Hochgeschwindigkeitszüge: Der Name Thalys wird nach der Fusion mit Eurostar verschwinden

Eurostar und Thalys haben ihre Fusionspläne wieder aufgegriffen, die durch die Coronakrise eine Zeit lang eingeschlafen waren. Das Projekt bekommt den Namen „Green Speed“, doch das 5 Länder verbindende Bahnunternehmen wird mittelfristig Eurostar heißen. Das bedeutet, dass der Markenname Thalys nach und nach verschwinden wird.

Das „Green Speed“-Projekt wird dafür sorgen, dass zum ersten Mal eine einzige europäische Hochgeschwindigkeits-Eisenbahngesellschaft 5 Länder mit einander verbindet: Belgien, Frankreich, Großbritannien, Deutschland und die Niederlande. Die das Unternehmen gründenden Operatoren Eurostar und Thalys werden in einer neuen Holding aufgehen, deren Sitz die belgische Hauptstadt Brüssel wird. 
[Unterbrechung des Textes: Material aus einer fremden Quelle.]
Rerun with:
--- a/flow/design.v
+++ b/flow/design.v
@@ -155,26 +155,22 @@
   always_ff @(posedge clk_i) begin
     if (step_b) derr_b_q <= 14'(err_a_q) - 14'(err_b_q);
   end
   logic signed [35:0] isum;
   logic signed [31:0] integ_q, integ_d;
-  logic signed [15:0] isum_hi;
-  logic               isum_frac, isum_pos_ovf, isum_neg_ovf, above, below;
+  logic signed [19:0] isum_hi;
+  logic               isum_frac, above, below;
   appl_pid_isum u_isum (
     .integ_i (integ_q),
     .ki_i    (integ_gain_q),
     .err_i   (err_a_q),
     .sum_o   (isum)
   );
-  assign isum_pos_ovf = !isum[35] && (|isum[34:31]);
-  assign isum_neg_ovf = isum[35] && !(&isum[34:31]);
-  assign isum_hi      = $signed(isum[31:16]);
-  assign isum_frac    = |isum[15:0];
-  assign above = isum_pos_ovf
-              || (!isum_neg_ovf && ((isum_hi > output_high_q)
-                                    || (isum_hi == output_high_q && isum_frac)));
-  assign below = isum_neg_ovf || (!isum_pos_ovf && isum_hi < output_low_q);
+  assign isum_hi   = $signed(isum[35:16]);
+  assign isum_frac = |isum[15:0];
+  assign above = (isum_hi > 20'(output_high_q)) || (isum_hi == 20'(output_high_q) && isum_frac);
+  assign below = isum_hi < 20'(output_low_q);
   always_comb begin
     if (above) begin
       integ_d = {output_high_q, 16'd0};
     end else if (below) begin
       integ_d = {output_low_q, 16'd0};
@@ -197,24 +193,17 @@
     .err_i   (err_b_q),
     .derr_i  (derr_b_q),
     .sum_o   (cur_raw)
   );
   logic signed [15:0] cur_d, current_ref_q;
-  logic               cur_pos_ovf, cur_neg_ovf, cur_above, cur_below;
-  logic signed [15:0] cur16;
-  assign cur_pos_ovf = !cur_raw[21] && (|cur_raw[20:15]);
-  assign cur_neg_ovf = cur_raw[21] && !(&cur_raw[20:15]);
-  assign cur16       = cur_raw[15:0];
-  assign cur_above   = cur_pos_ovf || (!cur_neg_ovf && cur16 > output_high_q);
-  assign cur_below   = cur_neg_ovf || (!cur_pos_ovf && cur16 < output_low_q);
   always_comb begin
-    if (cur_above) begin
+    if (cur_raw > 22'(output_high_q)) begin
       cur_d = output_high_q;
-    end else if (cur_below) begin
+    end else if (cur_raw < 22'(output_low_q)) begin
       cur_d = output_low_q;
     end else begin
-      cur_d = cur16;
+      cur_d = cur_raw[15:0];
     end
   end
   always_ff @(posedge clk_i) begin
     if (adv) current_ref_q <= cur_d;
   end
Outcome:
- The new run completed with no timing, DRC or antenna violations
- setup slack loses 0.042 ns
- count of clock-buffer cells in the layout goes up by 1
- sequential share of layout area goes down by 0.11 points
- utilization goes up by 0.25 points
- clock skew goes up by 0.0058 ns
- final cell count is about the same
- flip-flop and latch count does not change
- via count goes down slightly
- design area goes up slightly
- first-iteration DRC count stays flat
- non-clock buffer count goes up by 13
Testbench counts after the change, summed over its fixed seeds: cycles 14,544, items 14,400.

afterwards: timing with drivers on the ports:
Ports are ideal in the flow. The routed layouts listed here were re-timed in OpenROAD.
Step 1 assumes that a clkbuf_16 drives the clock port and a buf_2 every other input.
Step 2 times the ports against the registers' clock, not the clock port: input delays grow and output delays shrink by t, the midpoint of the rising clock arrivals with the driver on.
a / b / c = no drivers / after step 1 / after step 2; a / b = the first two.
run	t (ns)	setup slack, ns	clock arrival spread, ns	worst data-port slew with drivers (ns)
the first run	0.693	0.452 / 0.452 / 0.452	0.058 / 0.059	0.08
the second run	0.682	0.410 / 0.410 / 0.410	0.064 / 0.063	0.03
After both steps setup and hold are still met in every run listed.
Context: an optimization exercise on an open-source flow, tuned for small area and a short achievable clock period. The choices shown serve that exercise and are no tape-out recipe.
Function was checked by simulation only, so behaviour that the tests miss may differ from the original.
Power and IR drop assume default switching activity.

## run 1
==> module slc3_mem_responder, before the edit <==
module slc3_mem_responder
#(
    parameter int unsigned DEPTH   = 256,
    parameter logic [15:0] IO_ADDR = slc3_pkg::IO_ADDR_DEFAULT
) (
    input  logic        Clk,
    input  logic        Reset,
    input  logic [15:0] MAR,
    input  logic [15:0] MDR,
    input  logic        MEM_OE,
    input  logic        MEM_WE,
    input  logic [15:0] SW,
    output logic [15:0] MDR_in,
    output logic        R,
    output logic [15:0] HEX_OUT,
    output logic        ERR
);
    localparam int unsigned NR = DEPTH / 4;
    logic        idle_q, w1_q, w2_q, done_q, hold_q;
    logic        req, accept;
    logic [1:0]  phase_q;
    logic [3:0]  hit1_tab_q, h_tab_q;
    logic        h_d, rd_ram_d, byp_d;
    logic [NR-1:0] sel1_q, sel3_q;
    logic [7:0]  addr_q;
    logic        hit1_q, byp_q;
    logic        ram_q, io_q, we_q;
    logic [15:0] wdata_q;
    logic        pw_v_q, pw_ins_q;
    logic [7:0]  pw_addr_q, pw_hi_q, pw_lo_q;
    logic [1:0]  pw_pos_q;
    logic [15:0] pw_data_q;
    logic        commit, pw_v_d;
    logic [1:0]  pw_pos_d;
    logic [15:0] hex_q, mdr_q, mdr_d, out_q;
    logic        err_q, take_pw, take_sw, keep;
    logic [15:0] rd_data;
    assign req    = MEM_OE || MEM_WE;
    assign accept = idle_q && req;
    always_ff @(posedge Clk) begin
        if (Reset) begin
            idle_q <= 1'b1;
            w1_q   <= 1'b0;
            w2_q   <= 1'b0;
            done_q <= 1'b0;
            hold_q <= 1'b0;
        end else begin
            idle_q <= (idle_q || hold_q) && !req;
            w1_q   <= accept;
            w2_q   <= w1_q;
            done_q <= w2_q;
            hold_q <= done_q || (hold_q && req);
        end
    end
    always_ff @(posedge Clk) begin
        phase_q <= phase_q + 2'd1;
        for (int k = 0; k < 4; k++) begin
            logic [1:0] p;
            p = 2'(k) + phase_q + 2'd2;
            hit1_tab_q[k] <= p[0];
            h_tab_q[k]    <= p[1];
        end
    end
    assign h_d      = h_tab_q[MAR[1:0]];
    assign byp_d    = pw_v_q && (pw_addr_q == MAR[7:0]);
    assign rd_ram_d = !MEM_WE && (MAR[15:8] == 8'h00) && !byp_d;
    always_ff @(posedge Clk) begin
        if (Reset || (w1_q && hit1_q)) begin
            sel1_q <= '0;
            sel3_q <= '0;
        end else if (idle_q) begin
            for (int r = 0; r < NR; r++) begin
                sel1_q[r] <= rd_ram_d && (MAR[7:2] == 6'(r)) && !h_d;
                sel3_q[r] <= rd_ram_d && (MAR[7:2] == 6'(r)) && h_d;
            end
        end
    end
    always_ff @(posedge Clk) begin
        if (idle_q) begin
            addr_q  <= MAR[7:0];
            hit1_q  <= hit1_tab_q[MAR[1:0]];
            byp_q   <= byp_d;
            ram_q   <= (MAR[15:8] == 8'h00);
            io_q    <= (MAR == IO_ADDR);
            we_q    <= MEM_WE;
            wdata_q <= MDR;
        end
    end
    always_ff @(posedge Clk) begin
        if (Reset) begin
            err_q <= 1'b0;
            hex_q <= '0;
        end else begin
            if (accept && MEM_OE && MEM_WE) err_q <= 1'b1;
            if (w2_q && we_q && io_q) hex_q <= wdata_q;
        end
    end
    assign commit   = w2_q && we_q && ram_q && !Reset;
    assign pw_v_d   = commit || (pw_v_q && !pw_ins_q);
    assign pw_pos_d = commit ? addr_q[1:0] + phase_q + 2'd1 : pw_pos_q + 2'd1;
    always_ff @(posedge Clk) begin
        pw_v_q   <= pw_v_d;
        pw_pos_q <= pw_pos_d;
        pw_ins_q <= pw_v_d && (pw_pos_d == 2'd3);
        if (commit) begin
            pw_addr_q <= addr_q;
            pw_hi_q   <= 8'b1 << addr_q[7:5];
            pw_lo_q   <= 8'b1 << addr_q[4:2];
            pw_data_q <= wdata_q;
        end
    end
    assign take_pw = w2_q && byp_q && ram_q;
    assign take_sw = w2_q && io_q;
    assign keep    = w2_q && hit1_q;
    assign mdr_d   = rd_data | ({16{take_pw}} & pw_data_q) | ({16{take_sw}} & SW)
                             | ({16{keep}} & mdr_q);
    always_ff @(posedge Clk) begin
        mdr_q <= mdr_d;
        if (Reset)               out_q <= '0;
        else if (w2_q && !we_q)  out_q <= mdr_d;
    end
    slc3_sram_array #(
        .Depth (DEPTH)
    ) u_sram (
        .clk_i      (Clk),
        .ins_i      (pw_ins_q),
        .ins_hi_i   (pw_hi_q),
        .ins_lo_i   (pw_lo_q),
        .ins_data_i (pw_data_q),
        .rd_sel1_i  (sel1_q),
        .rd_sel3_i  (sel3_q),
        .rd_data_o  (rd_data)
    );
    assign MDR_in  = out_q;
    assign R       = done_q;
    assign HEX_OUT = hex_q;
    assign ERR     = err_q;
endmodule
Settings: LEC_CHECK=0, CAP_MARGIN=20, CORE_MARGIN=2, CORE_UTILIZATION=45, CTS_CLUSTER_DIAMETER=60, CTS_CLUSTER_SIZE=25, PLACE_DENSITY=0.6, SETUP_SLACK_MARGIN=2.6, SLEW_MARGIN=20; clock period 5.0 ns.
run.sh (not shown) runs the stock make flow with config.mk's settings and CLKGATE_MAP_FILE= SYNTH_SCRIPT=/design/flow/synth_recipe.tcl, a recipe that flattens the netlist after the stock synthesis.
Changes in run 2 relative to run 1:
diff --git a/flow/design.v b/flow/design.v
--- a/flow/design.v
+++ b/flow/design.v
@@ -69,7 +69,7 @@
     logic [15:0] pw_data_q;
     logic        commit, pw_v_d;
     logic [1:0]  pw_pos_d;
-    logic [15:0] hex_q, mdr_q, mdr_d, out_q;
+    logic [15:0] hex_q, mdr_q;
     logic        err_q, take_pw, take_sw, keep;
     logic [15:0] rd_data;
     assign req    = MEM_OE || MEM_WE;
@@ -149,12 +149,9 @@
     assign take_pw = w2_q && byp_q && ram_q;
     assign take_sw = w2_q && io_q;
     assign keep    = w2_q && hit1_q;
-    assign mdr_d   = rd_data | ({16{take_pw}} & pw_data_q) | ({16{take_sw}} & SW)
-                             | ({16{keep}} & mdr_q);
     always_ff @(posedge Clk) begin
-        mdr_q <= mdr_d;
-        if (Reset)               out_q <= '0;
-        else if (w2_q && !we_q)  out_q <= mdr_d;
+        mdr_q <= rd_data | ({16{take_pw}} & pw_data_q) | ({16{take_sw}} & SW)
+                         | ({16{keep}} & mdr_q);
     end
     slc3_sram_array #(
         .Depth (DEPTH)
@@ -168,7 +165,7 @@
         .rd_sel3_i  (sel3_q),
         .rd_data_o  (rd_data)
     );
-    assign MDR_in  = out_q;
+    assign MDR_in  = mdr_q;
     assign R       = done_q;
     assign HEX_OUT = hex_q;
     assign ERR     = err_q;
Notes after the runs:
- Of run 1 and run 2, the lower actual slew at the worst max-slew pin belongs to run 2.
- Changes observed in run 2 relative to run 1: layout filler cell count increased 0.82%, number of storage elements in the synthesis netlist decreased 16, final hold slack decreased 0.013 ns, internal power of the cells essentially unchanged, number of vias per cell after detailed routing increased about 2.8%.
- Between run 1 and run 2, the difference in adder and majority cell fraction of the synthesized area is negligible.
- In run 2, the unique cell type count in the Yosys netlist came out 3 above the value in run 1.
- Diff run 2..run 1 | fraction of the mapped netlist area in compound gates | negligible
- Compared run 2 vs run 1, and fraction of final layout cells with drive strength greater than 1 is down in run 2.
- On setup slack, run 1 and run 2 are neck and neck.

-- afterwards: timing with drivers on the ports --
How much do the figures lean on ideal ports? The routed layouts below were timed once more, with nothing changed but the port constraints. Step 1, drivers: a clkbuf_16 drives Clk and a buf_2 each remaining input, both assumed. Step 2 adds t to the input delays and takes it off the output delays; t is the mean of the earliest and latest rising clock arrival at the registers after step 1. Input paths then give back, and output paths get back, about the clock's delay inside the block. a / b / c = ideal ports / drivers / drivers and shift; a / b = the first two.
run | t, ns | setup slack, ns | worst setup path at the end
run 1 | 1.017 | 2.461 / 2.395 / 1.719 | input to register
run 2 | 0.986 | 2.463 / 2.442 / 1.761 | input to register
After both steps setup and hold are still met in every run listed. The setup slack of run 1, which loses most, moves by -0.066 ns with the drivers and by -0.742 ns with both steps.
Background: an optimization exercise with open tools, aiming at small area, a short achievable clock period and few clock cycles. Do not read the settings as production practice.
For this run, only the layout was checked, not whether the RTL still works.
No activity file was given, so power comes from the tool's default toggle rates.

**flow/run.sh**
```bash
#!/bin/bash
# Layout flow: the standard ORFS flow, with synthesis changed only in its
# technology mapping: no adder extraction (ADDER_MAP_FILE empty) and an
# area-oriented ABC script for the combinational logic. Registers, their
# names and cell types are as the standard synthesis makes them.
set -euo pipefail
HERE=$(pwd)
FLOW_DIR=$HERE/flow

cat > $HERE/own_synth.tcl <<TCL
proc abc {args} {
  set i [lsearch -exact \$args -script]
  if { \$i >= 0 } { lset args [expr { \$i + 1 }] $FLOW_DIR/abc_area.script }
  yosys abc {*}\$args
}
source $HERE/synth_recipe.tcl
TCL

sed -e "s#SYNTH_SCRIPT=[^ ]*#SYNTH_SCRIPT=$HERE/own_synth.tcl ADDER_MAP_FILE=#" standard.sh > $HERE/own_standard.sh
grep -q "own_synth.tcl" $HERE/own_standard.sh

bash $HERE/own_standard.sh finish > $HERE/make_finish.log 2>&1
```
**flow/abc_area.script**
```
strash
&get -n
&fraig -x
&put
scorr
dc2
strash
dch -f
amap
topo
```
**standard.sh**
```bash
#!/bin/bash
# synth_recipe.tcl (not shown) runs the flow's synth.tcl, then flattens the netlist and writes it again
# the make line also repeats each setting of config.mk as NAME=value (left out here)
make -C /OpenROAD-flow-scripts/flow DESIGN_CONFIG=/design/flow/config.mk WORK_HOME=/design/flow/orfs CLKGATE_MAP_FILE= SYNTH_SCRIPT=/design/flow/synth_recipe.tcl "${@:-finish}"
```
**config.mk**
```make
export PLATFORM = sky130hd
export DESIGN_NAME = g2048_top
export DESIGN_NICKNAME = g2048_top
export VERILOG_FILES = /design/flow/design.v
export SDC_FILE = /design/flow/constraint.sdc
export NUM_CORES = 8
export LEC_CHECK = 0
export CAP_MARGIN = 20
export CORE_MARGIN = 2
export CORE_UTILIZATION = 40
export SLEW_MARGIN = 20
```
**constraint.sdc**
```tcl
create_clock -name core_clock -period 30.0 [get_ports {clk}]
set_input_delay 6.0000 -clock core_clock [delete_from_list [all_inputs] [get_ports {clk}]]
set_output_delay 6.0000 -clock core_clock [all_outputs]
set_load 0.01 [all_outputs]
```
Innerhalb der nächsten 2 bis 3 Jahre heißt es, wird Thalys verschwunden sein und Eurostar wird der einzige Markenname für dieses europäische Bahnunternehmen.

Thalys-Sprecher Matthias Baertsoen sagte dazu, dass das Projekt weiter wachsen werde: „Das ist und bleibt für uns ein Wachstumsprojekt, um gemeinsam die Entwicklung des Hochgeschwindigkeitsnetzes in Europa zu fördern. Mit diesem Projekt können wir Geschichte schreiben.“

2019 wurden die entsprechenden Fusionspläne zum ersten Mal an die Öffentlichkeit gebracht, doch die Verhandlungen verliefen nicht zuletzt durch Corona, wobei auch der internationale Bahnverkehr mit ungeahnten Problemen zu kämpfen hatte, eher langsam. Doch jetzt nimmt das Ganze wieder Fahrt auf. Dieses Projekt sei zu keiner Zeit in Frage gestellt worden, hieß es weiter dazu.

Das Projekt wird 2022 den Wettbewerbsbehörden der EU-Kommission vorgelegt. Die französische Bahngesellschaft SNCF wird einen Mehrheitsanteil von 55,75 % haben und die belgische Bahngesellschaft behält 18,5 % der Aktien.